*** Block opens ***
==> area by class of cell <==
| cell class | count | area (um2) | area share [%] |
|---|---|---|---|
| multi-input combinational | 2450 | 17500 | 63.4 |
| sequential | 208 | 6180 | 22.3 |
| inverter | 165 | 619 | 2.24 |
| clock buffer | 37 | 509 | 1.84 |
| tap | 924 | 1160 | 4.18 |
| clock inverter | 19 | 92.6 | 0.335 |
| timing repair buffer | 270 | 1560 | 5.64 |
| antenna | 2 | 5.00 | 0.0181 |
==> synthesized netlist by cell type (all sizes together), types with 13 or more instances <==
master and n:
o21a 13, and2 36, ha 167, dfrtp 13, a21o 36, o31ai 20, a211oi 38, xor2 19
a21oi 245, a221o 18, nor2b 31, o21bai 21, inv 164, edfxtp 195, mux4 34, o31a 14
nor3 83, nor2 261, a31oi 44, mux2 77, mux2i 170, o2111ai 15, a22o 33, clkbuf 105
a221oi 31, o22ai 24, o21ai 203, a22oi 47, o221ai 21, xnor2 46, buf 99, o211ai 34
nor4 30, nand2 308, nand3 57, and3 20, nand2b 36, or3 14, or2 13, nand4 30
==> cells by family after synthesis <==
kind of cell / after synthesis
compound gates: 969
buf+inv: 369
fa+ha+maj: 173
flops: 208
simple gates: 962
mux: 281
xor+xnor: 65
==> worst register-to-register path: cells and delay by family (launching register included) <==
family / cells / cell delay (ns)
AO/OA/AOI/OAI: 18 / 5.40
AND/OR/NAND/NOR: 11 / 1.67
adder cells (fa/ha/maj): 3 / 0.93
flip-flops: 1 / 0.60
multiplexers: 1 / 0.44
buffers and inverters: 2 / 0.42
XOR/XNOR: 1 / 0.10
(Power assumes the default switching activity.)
*** Block closes ***
*** Block opens ***
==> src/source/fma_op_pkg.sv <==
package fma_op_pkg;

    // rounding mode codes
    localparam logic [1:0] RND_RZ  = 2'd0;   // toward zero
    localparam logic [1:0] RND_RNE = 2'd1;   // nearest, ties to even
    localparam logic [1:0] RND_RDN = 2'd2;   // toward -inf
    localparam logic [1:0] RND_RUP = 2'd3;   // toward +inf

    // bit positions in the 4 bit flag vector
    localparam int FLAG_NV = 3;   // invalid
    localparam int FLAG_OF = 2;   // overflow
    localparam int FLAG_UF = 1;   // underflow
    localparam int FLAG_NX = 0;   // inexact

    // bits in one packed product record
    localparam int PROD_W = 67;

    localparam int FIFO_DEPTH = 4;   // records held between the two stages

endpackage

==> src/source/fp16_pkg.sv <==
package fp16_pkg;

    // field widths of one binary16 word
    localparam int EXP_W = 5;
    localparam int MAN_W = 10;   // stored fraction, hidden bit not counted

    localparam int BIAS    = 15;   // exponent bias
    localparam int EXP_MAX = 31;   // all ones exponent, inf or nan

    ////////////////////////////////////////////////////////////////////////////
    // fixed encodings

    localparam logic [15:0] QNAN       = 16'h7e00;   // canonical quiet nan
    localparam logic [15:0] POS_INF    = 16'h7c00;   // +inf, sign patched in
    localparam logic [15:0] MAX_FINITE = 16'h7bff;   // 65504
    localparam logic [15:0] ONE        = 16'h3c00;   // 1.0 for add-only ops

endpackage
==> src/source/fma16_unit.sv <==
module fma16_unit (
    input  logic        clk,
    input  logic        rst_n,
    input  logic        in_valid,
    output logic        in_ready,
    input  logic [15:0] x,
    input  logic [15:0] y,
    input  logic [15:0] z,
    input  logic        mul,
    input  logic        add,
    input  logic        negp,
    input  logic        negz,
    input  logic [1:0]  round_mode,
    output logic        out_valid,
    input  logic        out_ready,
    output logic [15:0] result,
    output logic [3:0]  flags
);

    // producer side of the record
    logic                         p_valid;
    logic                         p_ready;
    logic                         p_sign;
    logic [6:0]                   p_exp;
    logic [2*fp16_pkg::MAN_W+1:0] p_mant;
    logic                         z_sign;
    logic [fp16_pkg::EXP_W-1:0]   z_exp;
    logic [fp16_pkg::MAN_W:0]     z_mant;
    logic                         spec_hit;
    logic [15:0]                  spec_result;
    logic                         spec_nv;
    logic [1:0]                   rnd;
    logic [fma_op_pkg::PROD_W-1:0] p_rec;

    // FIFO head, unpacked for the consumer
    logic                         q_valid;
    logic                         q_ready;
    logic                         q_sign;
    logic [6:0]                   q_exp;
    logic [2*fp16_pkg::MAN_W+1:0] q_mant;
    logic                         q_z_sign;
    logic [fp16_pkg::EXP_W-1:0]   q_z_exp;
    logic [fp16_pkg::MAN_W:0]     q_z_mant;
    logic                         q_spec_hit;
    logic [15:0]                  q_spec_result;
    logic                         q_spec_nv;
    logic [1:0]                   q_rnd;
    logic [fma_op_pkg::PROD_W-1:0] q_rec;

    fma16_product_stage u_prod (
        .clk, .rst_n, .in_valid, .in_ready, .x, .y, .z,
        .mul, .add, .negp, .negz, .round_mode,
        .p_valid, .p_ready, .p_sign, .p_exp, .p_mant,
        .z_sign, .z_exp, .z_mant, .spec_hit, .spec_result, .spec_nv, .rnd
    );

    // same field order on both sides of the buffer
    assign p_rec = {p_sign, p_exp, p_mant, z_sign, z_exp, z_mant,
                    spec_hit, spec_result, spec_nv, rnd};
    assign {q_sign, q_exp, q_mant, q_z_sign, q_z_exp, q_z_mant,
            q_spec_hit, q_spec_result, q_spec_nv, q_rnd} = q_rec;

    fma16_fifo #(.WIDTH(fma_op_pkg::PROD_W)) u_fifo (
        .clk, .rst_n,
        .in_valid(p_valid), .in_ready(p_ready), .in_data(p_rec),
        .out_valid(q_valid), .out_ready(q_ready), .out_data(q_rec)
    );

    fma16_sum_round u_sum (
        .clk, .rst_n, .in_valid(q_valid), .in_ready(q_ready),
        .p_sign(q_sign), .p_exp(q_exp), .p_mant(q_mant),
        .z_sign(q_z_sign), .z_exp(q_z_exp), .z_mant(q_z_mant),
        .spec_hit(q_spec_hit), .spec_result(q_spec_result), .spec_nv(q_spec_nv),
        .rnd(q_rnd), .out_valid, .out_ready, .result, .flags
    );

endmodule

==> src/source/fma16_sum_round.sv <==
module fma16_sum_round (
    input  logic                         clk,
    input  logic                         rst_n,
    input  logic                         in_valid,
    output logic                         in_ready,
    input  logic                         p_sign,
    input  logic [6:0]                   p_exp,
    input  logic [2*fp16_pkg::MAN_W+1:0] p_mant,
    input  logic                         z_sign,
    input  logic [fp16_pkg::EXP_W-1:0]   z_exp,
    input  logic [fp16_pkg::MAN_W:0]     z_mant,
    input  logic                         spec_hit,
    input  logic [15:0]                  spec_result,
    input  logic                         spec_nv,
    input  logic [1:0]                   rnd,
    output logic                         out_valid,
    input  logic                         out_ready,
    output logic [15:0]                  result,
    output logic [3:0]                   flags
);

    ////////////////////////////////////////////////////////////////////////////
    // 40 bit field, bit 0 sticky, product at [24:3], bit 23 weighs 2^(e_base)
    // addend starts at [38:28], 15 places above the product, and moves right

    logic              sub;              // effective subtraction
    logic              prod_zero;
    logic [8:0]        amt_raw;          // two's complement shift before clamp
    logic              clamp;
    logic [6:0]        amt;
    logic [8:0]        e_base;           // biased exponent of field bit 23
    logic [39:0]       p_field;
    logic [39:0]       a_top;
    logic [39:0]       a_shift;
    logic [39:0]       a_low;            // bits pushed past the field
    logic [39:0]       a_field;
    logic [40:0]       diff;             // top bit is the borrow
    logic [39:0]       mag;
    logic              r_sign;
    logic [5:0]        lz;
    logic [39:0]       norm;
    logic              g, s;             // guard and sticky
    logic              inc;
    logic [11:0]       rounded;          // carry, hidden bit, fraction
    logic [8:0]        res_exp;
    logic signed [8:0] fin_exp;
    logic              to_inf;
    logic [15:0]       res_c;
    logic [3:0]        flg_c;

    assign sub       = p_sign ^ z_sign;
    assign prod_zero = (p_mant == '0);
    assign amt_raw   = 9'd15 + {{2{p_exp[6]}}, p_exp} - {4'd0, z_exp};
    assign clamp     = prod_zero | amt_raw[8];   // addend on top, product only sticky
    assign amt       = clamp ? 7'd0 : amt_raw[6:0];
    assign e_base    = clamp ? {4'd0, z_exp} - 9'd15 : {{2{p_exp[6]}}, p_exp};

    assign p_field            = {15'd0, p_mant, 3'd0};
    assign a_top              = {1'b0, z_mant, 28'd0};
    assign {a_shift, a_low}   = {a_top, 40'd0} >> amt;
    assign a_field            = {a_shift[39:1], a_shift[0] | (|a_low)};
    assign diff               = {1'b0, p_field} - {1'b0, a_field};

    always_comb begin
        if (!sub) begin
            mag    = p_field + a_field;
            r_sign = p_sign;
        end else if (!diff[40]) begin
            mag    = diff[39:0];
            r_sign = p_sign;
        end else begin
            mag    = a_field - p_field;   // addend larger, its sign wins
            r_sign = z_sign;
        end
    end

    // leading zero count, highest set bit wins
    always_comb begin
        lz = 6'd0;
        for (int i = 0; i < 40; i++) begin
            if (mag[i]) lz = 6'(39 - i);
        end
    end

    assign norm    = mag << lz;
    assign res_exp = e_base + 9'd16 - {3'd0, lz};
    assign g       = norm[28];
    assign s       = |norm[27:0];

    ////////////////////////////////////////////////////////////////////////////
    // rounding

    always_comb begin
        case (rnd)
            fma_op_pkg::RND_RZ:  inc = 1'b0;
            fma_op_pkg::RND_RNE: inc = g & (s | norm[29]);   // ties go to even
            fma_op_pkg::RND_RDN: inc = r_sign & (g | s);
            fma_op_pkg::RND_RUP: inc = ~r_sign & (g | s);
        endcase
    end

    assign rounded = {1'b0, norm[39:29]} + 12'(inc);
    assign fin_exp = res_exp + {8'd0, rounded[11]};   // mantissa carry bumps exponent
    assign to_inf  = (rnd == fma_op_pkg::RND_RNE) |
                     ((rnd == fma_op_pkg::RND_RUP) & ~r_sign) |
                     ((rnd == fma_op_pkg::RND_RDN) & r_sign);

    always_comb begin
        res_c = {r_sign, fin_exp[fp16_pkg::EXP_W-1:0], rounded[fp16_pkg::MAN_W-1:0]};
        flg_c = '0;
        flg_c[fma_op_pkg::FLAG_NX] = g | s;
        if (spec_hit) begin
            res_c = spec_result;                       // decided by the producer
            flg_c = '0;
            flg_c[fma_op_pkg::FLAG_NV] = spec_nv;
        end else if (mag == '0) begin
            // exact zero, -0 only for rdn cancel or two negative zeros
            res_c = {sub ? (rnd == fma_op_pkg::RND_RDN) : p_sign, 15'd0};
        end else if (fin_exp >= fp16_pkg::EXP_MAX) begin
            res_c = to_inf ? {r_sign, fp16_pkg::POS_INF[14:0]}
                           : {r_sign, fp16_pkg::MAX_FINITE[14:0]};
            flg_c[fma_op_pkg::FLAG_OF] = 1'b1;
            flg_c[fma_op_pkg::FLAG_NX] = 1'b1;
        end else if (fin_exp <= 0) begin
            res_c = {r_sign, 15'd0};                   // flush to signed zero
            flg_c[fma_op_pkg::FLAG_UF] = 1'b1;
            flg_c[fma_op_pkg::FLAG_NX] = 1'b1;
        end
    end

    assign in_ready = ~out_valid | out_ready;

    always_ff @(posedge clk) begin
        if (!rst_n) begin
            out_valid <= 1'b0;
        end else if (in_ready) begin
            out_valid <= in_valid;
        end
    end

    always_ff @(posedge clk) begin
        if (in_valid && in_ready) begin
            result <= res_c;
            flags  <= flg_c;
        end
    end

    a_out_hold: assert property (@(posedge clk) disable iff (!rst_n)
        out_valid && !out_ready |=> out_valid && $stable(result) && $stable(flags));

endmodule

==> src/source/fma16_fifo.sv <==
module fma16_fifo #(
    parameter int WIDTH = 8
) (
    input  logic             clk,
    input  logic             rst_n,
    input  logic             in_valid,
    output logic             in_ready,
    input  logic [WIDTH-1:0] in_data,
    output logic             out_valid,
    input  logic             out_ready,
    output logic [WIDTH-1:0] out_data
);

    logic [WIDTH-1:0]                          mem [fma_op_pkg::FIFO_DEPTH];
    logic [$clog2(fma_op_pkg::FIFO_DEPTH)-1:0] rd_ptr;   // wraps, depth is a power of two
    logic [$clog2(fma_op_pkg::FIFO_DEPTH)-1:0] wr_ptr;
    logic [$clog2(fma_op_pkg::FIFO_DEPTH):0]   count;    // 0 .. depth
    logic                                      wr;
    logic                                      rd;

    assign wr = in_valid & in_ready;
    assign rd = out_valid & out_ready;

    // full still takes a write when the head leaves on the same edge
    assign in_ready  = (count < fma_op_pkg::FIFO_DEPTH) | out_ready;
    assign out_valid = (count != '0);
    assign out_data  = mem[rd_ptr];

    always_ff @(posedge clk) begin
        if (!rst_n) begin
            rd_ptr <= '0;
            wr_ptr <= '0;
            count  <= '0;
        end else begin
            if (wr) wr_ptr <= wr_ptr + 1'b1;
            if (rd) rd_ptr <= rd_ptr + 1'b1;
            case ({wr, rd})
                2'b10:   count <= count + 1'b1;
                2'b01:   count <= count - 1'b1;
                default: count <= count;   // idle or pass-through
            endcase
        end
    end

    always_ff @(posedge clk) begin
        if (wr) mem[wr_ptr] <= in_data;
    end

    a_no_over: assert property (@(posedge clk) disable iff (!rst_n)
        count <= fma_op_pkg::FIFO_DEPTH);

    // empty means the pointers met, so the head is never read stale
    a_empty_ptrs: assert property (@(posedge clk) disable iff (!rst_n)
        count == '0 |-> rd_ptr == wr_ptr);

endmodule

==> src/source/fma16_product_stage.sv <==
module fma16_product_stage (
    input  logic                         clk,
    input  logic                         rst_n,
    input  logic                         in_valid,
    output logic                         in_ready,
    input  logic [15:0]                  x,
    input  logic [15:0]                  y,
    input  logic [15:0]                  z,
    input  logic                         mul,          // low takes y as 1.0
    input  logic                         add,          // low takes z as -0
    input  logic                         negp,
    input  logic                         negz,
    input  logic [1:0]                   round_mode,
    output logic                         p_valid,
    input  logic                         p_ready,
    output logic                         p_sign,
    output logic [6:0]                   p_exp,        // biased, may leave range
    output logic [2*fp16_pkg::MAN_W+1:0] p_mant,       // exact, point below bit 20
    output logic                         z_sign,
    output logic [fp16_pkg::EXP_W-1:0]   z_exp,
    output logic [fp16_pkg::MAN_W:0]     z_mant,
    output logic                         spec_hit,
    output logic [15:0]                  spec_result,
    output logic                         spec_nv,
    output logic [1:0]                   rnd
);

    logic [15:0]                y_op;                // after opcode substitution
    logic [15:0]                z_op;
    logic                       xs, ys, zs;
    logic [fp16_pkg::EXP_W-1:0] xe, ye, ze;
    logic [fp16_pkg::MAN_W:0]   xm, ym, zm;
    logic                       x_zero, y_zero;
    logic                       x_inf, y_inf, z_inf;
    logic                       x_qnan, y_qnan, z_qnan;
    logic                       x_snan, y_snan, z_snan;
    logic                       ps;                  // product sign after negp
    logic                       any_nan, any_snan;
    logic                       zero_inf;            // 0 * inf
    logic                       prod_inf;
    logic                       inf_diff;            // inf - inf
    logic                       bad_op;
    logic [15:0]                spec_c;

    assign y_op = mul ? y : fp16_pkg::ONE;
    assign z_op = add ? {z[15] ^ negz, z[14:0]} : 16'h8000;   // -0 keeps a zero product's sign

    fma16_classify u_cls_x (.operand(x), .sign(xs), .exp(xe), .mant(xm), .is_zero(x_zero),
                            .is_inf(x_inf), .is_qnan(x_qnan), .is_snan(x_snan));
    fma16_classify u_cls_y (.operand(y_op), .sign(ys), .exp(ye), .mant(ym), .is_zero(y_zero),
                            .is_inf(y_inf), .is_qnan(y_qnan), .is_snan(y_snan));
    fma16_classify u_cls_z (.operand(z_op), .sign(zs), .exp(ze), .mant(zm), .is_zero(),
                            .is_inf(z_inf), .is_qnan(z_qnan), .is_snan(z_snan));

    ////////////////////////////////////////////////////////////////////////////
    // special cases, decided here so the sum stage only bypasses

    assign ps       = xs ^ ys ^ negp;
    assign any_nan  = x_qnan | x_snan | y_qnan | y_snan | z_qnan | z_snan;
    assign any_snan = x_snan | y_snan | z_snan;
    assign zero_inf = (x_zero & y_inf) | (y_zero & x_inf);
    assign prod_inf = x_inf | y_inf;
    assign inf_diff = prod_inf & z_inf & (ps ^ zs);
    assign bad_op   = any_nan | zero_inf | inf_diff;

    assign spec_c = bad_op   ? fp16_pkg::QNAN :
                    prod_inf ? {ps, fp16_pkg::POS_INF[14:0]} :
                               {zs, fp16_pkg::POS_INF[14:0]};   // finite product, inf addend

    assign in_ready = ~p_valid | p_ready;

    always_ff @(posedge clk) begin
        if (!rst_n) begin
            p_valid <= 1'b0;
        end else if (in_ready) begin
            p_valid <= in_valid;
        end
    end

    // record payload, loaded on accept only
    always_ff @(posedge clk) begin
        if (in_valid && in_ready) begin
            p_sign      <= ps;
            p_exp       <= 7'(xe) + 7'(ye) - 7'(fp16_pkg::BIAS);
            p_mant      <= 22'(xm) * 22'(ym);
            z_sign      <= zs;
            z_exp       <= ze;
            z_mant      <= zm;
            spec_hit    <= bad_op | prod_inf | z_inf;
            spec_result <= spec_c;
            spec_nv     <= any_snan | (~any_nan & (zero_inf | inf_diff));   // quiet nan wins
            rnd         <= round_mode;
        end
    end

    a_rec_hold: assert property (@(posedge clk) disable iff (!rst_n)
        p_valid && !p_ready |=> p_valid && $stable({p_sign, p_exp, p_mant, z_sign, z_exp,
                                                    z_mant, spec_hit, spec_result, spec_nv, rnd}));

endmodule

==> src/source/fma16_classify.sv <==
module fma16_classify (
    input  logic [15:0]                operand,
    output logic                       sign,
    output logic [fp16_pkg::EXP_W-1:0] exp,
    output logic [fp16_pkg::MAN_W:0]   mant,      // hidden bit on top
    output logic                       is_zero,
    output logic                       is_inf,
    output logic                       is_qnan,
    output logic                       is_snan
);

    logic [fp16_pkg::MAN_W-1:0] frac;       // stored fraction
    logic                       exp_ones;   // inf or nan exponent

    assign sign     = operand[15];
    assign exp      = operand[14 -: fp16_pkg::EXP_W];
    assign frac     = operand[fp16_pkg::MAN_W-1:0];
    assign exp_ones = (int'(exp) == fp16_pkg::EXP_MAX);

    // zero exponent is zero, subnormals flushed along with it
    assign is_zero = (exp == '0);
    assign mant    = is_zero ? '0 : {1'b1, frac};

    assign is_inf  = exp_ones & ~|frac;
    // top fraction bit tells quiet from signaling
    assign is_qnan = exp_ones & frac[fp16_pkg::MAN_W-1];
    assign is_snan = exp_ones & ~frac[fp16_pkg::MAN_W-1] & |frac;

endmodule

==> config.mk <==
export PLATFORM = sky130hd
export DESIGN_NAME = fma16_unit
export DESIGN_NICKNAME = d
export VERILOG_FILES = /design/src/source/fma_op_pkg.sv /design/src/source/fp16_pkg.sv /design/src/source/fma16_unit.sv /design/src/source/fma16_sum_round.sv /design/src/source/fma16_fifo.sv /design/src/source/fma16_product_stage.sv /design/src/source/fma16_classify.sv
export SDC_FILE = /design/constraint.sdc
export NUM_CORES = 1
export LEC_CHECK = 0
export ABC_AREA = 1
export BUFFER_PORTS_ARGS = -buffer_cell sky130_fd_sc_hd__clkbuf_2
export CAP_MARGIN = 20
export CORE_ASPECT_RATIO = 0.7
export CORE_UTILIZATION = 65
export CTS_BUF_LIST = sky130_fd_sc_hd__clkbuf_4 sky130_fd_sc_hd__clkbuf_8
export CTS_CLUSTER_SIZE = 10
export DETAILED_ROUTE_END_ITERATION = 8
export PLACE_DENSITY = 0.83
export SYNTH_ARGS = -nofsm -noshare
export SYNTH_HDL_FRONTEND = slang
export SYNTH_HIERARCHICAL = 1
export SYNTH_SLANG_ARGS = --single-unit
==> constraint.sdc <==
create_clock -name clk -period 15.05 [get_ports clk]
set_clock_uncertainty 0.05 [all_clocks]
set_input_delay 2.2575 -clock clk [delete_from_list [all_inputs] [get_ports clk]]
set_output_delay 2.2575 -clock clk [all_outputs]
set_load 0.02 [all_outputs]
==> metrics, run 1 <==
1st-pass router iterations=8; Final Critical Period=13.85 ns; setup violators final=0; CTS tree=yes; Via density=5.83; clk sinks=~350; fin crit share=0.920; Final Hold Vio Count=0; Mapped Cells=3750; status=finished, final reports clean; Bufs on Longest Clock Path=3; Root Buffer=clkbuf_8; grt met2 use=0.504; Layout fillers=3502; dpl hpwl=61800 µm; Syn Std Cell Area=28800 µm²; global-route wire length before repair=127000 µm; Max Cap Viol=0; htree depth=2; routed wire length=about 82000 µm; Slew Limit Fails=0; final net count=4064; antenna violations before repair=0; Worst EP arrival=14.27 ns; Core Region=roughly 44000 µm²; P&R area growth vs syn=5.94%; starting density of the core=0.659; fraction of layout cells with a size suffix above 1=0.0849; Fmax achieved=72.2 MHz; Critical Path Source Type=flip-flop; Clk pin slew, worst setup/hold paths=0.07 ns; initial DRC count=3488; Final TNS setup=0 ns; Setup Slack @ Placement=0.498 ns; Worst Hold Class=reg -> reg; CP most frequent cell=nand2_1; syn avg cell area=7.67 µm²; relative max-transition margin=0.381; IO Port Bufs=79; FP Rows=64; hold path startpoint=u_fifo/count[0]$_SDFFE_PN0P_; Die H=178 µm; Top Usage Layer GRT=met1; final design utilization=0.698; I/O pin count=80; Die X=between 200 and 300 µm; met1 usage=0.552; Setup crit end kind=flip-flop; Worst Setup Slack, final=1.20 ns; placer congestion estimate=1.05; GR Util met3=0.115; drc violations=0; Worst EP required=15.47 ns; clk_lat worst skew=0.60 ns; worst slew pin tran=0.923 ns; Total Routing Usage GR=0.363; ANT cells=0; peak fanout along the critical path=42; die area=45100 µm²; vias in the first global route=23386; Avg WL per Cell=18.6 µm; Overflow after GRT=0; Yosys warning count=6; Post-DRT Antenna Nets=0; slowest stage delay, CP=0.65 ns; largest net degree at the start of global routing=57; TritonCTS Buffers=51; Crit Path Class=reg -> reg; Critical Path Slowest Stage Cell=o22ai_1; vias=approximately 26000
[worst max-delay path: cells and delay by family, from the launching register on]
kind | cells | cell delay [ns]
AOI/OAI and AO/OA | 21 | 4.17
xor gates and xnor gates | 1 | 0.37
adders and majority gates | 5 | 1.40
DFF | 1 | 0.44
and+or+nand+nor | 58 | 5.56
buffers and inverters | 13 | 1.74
*** Block closes ***
INSTRUCTIONS FOR THE TASK – Beginning at the line above with "area by class" and finishing at the line with "5.00 | 0.0181 |", return each line exactly and return nothing else.

EXERCISE OUTPUT –
==> area by class of cell <==
| cell class | count | area (um2) | area share [%] |
|---|---|---|---|
| multi-input combinational | 2450 | 17500 | 63.4 |
| sequential | 208 | 6180 | 22.3 |
| inverter | 165 | 619 | 2.24 |
| clock buffer | 37 | 509 | 1.84 |
| tap | 924 | 1160 | 4.18 |
| clock inverter | 19 | 92.6 | 0.335 |
| timing repair buffer | 270 | 1560 | 5.64 |
| antenna | 2 | 5.00 | 0.0181 |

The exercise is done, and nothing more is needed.